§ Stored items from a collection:
————

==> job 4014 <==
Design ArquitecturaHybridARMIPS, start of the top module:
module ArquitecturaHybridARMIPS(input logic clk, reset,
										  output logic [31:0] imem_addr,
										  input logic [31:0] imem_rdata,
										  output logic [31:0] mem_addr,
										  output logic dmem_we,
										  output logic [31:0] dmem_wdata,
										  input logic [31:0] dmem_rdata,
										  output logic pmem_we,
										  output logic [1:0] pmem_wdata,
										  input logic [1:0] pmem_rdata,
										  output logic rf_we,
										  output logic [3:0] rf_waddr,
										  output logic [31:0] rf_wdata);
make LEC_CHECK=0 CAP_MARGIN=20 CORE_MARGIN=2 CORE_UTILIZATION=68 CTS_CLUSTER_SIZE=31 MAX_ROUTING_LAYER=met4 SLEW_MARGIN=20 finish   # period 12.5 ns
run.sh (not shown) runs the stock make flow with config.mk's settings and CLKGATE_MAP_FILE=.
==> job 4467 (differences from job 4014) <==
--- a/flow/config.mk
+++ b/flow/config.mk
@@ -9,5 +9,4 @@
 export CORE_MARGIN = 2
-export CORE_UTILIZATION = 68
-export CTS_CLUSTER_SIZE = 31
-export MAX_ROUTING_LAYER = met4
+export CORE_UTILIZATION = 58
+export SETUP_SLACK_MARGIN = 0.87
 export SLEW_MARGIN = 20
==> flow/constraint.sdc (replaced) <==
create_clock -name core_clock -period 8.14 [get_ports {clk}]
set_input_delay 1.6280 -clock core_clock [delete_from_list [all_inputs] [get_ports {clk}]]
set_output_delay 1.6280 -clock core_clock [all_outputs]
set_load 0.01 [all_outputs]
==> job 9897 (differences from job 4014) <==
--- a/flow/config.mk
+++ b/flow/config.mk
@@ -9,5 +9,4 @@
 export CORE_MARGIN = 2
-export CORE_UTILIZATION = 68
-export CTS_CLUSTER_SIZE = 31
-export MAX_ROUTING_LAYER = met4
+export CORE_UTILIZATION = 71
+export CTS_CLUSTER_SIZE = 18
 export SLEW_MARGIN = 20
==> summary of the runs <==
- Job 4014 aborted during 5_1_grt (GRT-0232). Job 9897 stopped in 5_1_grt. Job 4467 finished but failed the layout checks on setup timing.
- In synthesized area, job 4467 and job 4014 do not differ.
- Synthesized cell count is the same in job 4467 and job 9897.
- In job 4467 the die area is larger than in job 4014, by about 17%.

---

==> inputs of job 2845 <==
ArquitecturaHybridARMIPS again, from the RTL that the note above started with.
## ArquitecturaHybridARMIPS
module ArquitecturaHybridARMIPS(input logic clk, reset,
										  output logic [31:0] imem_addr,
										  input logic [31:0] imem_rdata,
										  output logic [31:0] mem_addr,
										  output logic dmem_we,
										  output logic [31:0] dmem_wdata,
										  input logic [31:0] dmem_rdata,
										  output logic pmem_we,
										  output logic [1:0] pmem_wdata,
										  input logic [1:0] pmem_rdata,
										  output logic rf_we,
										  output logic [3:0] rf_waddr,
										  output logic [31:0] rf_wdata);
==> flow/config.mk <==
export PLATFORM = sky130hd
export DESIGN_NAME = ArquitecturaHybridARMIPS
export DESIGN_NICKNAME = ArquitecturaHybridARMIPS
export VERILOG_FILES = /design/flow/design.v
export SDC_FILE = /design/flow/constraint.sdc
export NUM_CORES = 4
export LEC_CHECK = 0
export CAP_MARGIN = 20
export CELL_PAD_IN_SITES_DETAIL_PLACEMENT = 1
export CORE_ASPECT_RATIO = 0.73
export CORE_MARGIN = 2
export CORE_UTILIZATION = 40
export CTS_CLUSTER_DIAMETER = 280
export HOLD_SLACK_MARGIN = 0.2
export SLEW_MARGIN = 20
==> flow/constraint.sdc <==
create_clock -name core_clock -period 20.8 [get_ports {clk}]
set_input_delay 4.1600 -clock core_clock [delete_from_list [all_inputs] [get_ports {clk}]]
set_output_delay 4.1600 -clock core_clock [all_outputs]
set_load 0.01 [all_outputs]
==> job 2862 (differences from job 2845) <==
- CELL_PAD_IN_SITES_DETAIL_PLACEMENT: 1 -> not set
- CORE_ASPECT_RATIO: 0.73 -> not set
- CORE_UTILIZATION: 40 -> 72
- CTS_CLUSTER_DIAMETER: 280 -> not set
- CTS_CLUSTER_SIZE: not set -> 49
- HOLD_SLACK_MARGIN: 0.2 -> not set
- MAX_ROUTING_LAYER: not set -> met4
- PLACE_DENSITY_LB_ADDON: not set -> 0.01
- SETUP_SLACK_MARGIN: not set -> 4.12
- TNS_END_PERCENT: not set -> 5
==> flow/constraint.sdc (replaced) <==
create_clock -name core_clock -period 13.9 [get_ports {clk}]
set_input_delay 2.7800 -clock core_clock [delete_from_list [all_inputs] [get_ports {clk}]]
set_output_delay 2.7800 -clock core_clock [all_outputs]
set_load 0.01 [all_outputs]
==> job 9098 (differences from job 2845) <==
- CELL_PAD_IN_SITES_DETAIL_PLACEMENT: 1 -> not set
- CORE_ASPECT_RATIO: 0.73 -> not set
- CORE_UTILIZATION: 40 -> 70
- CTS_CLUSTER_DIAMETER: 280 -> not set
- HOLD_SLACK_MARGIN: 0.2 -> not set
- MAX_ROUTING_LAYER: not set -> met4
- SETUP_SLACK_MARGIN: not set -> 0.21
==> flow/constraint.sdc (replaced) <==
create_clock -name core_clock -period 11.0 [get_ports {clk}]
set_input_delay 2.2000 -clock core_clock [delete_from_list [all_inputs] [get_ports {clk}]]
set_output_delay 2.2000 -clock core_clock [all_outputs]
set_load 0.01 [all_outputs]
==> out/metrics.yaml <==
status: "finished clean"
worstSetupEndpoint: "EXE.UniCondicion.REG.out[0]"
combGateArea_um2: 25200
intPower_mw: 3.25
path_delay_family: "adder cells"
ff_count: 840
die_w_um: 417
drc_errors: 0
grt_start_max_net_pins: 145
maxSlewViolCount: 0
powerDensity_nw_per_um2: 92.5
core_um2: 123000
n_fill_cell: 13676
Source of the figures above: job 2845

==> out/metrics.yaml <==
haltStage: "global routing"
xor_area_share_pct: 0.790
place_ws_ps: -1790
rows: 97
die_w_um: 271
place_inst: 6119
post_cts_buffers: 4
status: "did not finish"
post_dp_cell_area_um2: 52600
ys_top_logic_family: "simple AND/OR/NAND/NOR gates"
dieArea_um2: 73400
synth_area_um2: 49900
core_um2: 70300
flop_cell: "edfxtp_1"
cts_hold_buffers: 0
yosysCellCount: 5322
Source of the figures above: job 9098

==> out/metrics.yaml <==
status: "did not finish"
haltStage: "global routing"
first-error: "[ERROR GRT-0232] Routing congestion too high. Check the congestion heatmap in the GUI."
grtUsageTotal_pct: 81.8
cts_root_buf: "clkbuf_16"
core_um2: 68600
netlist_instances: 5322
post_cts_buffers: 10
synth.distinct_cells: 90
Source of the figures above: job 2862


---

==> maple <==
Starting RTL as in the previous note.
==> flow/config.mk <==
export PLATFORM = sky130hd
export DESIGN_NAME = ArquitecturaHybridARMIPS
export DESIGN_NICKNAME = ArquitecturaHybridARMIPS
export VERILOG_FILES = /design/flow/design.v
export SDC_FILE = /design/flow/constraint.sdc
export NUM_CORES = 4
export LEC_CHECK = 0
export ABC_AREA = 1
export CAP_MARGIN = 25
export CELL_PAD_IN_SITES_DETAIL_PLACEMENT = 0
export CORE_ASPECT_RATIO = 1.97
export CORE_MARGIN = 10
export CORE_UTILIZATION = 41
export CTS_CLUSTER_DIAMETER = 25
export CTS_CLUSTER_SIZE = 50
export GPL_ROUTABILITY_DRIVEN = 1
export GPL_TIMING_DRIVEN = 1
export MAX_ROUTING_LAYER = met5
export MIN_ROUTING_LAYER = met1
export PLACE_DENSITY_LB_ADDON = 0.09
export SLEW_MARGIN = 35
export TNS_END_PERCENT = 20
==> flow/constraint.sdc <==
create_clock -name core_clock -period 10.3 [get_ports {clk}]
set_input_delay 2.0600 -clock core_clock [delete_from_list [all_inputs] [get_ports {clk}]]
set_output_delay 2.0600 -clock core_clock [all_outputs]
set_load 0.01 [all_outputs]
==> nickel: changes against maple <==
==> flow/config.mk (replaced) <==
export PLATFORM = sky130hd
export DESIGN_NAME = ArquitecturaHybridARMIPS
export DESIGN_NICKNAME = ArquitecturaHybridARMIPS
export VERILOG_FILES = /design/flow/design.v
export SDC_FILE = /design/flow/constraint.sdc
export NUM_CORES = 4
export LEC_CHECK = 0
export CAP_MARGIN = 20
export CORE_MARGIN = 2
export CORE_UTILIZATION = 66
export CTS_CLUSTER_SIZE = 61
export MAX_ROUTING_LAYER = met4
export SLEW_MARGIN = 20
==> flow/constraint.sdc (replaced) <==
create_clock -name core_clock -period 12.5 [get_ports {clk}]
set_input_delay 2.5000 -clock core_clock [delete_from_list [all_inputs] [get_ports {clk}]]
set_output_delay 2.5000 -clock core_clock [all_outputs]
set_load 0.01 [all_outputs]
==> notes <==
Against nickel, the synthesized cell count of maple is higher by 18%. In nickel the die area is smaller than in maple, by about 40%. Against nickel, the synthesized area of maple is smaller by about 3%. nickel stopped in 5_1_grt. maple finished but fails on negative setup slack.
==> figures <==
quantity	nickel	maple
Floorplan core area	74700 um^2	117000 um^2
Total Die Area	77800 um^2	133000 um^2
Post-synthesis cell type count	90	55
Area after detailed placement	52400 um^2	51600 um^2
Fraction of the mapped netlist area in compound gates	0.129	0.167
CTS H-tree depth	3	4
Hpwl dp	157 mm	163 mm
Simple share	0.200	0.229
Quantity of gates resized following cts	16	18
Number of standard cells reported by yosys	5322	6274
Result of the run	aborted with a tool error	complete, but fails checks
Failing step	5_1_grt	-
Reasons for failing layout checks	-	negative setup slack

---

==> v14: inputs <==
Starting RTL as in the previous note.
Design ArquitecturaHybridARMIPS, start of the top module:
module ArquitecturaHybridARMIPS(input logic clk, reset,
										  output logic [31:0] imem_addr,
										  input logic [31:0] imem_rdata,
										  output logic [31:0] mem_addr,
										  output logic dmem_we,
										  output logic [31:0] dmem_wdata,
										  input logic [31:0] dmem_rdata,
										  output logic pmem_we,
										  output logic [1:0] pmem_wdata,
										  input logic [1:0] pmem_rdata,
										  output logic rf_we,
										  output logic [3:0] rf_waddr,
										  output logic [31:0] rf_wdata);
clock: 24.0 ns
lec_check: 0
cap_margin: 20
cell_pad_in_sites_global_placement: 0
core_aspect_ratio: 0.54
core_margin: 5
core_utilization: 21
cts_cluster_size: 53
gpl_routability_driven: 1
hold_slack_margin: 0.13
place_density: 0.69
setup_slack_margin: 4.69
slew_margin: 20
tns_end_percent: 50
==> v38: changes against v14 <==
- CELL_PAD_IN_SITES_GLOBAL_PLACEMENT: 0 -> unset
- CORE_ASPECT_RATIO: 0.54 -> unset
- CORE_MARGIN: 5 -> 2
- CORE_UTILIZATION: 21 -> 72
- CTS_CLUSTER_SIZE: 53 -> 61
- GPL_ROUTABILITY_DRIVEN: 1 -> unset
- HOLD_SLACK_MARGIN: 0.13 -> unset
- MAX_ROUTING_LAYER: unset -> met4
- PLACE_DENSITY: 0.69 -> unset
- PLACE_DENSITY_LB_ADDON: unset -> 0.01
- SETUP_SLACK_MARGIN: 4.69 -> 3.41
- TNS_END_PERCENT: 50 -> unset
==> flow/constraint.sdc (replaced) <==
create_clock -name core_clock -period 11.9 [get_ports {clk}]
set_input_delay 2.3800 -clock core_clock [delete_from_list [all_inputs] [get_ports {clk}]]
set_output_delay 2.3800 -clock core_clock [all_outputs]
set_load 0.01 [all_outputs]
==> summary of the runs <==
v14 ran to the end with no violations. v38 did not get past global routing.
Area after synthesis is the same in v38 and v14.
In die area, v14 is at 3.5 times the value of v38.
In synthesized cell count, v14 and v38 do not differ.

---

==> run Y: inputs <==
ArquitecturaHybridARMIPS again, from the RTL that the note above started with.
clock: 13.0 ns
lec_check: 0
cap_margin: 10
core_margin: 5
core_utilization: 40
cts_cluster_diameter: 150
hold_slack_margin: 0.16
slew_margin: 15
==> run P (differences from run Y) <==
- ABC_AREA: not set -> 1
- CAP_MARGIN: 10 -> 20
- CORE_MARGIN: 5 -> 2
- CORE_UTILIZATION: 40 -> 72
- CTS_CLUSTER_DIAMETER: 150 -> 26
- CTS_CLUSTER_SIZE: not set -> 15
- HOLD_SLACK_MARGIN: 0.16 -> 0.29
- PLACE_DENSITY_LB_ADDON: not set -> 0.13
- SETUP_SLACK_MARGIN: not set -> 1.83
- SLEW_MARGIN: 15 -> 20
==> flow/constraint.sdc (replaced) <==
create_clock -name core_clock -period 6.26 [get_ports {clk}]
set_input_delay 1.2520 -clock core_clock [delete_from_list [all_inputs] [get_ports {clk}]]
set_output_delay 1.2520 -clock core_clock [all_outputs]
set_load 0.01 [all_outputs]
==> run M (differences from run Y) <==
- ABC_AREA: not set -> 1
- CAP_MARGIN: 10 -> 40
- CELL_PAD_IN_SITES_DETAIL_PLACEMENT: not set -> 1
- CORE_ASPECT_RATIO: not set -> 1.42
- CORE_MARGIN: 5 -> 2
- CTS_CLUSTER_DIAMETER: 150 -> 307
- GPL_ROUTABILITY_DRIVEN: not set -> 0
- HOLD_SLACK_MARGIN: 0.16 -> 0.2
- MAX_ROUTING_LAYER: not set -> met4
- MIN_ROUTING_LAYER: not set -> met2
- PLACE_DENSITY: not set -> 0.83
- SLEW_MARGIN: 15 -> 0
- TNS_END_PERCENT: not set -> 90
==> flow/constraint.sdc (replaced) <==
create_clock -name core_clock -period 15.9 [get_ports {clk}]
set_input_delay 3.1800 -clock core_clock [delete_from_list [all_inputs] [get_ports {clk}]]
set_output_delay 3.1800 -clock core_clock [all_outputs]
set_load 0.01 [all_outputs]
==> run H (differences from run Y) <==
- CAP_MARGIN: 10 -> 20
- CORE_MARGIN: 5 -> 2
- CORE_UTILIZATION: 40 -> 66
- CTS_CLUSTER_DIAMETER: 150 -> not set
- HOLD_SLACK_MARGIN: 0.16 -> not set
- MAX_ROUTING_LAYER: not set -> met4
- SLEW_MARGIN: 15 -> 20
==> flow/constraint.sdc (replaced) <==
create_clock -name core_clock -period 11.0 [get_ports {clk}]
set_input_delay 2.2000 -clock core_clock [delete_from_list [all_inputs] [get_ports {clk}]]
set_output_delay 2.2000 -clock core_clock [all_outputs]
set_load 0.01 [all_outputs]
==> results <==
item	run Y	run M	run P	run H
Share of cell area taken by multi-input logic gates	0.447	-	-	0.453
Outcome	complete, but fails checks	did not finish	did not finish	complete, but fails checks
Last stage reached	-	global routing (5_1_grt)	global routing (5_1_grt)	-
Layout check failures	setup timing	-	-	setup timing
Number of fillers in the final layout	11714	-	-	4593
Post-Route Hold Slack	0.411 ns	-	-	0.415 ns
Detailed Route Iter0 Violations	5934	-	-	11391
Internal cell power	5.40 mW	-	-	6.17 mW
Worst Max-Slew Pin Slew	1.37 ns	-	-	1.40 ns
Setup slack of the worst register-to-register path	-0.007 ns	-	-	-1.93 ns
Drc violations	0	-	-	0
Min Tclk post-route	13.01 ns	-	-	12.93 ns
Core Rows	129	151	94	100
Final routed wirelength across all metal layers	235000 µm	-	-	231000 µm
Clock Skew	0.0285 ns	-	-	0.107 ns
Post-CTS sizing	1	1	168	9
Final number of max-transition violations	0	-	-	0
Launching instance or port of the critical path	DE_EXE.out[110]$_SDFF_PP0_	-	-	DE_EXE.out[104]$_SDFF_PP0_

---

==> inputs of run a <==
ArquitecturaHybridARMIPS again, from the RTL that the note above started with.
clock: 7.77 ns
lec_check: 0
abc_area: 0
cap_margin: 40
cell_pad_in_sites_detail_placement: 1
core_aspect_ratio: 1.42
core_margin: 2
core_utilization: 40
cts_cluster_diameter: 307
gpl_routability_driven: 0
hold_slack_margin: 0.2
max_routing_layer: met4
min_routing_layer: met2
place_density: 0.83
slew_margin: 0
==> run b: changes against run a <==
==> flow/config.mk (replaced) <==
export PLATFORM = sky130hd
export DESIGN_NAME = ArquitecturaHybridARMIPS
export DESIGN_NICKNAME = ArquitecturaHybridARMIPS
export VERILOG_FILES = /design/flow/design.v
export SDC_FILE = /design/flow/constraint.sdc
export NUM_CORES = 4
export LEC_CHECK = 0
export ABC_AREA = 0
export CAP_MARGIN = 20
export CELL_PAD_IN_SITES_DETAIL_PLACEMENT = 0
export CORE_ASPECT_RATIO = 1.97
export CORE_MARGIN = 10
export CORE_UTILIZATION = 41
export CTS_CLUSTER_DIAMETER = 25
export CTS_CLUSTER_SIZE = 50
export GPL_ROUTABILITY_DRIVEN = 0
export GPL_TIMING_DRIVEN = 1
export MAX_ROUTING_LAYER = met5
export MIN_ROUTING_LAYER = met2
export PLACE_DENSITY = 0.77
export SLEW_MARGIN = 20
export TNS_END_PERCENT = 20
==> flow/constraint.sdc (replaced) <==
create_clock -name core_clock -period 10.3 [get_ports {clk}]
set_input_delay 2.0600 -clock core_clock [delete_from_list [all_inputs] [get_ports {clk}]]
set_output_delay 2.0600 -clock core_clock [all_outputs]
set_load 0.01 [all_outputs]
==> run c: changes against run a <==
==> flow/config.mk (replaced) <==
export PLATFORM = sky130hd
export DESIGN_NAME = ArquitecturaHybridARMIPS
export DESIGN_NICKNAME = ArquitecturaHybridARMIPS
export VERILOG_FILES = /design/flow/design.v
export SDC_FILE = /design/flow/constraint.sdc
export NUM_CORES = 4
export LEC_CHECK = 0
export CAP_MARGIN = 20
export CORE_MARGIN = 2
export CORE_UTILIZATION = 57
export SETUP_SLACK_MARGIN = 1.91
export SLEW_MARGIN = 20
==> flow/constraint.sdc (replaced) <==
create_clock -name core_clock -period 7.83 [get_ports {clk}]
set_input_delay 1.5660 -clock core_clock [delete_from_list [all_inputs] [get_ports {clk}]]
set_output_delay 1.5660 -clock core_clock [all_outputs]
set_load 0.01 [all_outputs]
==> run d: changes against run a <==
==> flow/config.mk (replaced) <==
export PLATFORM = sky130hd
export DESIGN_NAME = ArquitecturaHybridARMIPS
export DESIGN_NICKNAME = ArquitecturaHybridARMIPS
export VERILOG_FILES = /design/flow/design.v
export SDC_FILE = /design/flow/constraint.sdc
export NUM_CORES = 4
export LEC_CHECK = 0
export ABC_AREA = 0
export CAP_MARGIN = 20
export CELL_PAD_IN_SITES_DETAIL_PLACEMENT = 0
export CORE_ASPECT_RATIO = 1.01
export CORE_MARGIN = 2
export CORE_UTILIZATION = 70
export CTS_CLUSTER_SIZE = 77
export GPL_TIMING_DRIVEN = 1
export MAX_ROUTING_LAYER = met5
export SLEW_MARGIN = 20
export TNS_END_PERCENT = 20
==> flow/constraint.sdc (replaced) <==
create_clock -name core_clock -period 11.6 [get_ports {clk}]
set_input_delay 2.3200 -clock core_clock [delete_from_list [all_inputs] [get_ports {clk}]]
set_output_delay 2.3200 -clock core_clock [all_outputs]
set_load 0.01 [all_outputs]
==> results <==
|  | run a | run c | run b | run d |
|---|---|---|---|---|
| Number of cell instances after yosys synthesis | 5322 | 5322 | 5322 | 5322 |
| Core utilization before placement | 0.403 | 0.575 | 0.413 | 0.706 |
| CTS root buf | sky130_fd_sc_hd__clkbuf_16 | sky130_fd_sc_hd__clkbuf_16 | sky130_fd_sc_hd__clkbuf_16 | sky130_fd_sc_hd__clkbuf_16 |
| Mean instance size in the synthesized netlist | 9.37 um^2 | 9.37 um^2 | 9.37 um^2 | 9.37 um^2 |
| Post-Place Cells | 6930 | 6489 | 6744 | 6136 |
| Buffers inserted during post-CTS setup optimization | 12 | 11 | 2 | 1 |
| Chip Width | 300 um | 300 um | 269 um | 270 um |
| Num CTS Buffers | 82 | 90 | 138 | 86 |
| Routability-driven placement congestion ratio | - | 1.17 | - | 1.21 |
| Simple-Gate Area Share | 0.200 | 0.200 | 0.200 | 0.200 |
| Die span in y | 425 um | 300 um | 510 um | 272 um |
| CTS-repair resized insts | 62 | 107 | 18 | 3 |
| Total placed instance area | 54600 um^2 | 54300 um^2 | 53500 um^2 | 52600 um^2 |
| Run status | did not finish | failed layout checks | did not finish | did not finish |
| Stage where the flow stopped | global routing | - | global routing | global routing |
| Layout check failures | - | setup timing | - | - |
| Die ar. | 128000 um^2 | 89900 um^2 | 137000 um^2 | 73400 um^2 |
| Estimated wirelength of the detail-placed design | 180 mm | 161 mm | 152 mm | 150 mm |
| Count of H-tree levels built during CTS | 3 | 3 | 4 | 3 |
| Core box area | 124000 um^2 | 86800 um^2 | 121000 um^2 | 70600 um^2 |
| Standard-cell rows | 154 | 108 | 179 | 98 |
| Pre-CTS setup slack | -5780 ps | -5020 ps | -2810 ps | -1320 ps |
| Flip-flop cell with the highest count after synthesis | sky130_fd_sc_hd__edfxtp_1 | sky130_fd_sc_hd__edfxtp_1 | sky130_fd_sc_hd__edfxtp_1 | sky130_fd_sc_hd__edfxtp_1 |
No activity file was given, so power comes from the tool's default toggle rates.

————

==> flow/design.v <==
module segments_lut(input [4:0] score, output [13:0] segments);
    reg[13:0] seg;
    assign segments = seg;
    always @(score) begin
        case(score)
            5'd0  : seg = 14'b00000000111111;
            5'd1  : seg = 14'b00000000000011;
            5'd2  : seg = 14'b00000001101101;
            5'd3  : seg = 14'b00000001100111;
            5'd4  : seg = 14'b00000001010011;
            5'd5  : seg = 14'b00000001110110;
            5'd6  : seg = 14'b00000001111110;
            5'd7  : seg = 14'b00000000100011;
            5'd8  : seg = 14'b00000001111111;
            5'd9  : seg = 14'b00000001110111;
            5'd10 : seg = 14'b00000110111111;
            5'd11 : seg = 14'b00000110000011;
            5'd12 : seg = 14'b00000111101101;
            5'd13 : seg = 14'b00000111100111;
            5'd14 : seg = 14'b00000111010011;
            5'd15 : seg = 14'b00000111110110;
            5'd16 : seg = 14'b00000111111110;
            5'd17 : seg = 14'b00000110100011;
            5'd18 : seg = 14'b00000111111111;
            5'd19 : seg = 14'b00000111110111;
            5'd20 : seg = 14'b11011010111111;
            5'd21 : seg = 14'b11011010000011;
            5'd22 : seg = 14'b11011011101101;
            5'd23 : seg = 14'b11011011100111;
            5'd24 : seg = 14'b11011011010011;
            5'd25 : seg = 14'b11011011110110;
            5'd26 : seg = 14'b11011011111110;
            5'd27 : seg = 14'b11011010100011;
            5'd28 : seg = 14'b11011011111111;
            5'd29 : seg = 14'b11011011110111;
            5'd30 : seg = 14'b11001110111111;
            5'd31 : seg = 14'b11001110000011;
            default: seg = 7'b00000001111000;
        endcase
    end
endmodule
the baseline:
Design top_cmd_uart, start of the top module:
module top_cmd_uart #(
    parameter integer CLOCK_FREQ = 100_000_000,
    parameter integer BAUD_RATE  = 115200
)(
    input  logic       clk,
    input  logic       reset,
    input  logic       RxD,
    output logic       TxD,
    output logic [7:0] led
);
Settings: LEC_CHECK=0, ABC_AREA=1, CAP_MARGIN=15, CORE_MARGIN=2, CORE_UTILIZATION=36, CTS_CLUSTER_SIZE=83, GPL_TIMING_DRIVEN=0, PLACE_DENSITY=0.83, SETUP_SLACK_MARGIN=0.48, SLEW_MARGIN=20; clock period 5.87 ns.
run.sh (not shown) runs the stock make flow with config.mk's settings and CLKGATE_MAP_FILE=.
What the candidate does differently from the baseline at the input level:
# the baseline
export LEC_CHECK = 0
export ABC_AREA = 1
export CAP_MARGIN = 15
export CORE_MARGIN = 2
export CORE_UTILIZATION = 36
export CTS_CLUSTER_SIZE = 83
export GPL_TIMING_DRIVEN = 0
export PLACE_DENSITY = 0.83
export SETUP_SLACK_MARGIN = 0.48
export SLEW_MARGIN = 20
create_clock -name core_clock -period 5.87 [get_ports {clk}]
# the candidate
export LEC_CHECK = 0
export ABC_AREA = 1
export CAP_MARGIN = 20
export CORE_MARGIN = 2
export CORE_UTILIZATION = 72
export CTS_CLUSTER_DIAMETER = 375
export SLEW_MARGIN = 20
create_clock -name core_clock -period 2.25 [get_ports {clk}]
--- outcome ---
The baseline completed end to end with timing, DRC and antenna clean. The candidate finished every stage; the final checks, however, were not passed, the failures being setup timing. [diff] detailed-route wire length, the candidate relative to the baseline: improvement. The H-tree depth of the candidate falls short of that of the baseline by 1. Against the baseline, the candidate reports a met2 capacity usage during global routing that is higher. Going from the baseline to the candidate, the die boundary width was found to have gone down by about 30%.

————

§ Problem details:
Wherever a line of the data holds "changes", copy that line.

§ Answer below:
==> nickel: changes against maple <==
==> v38: changes against v14 <==
==> run b: changes against run a <==
==> run c: changes against run a <==
==> run d: changes against run a <==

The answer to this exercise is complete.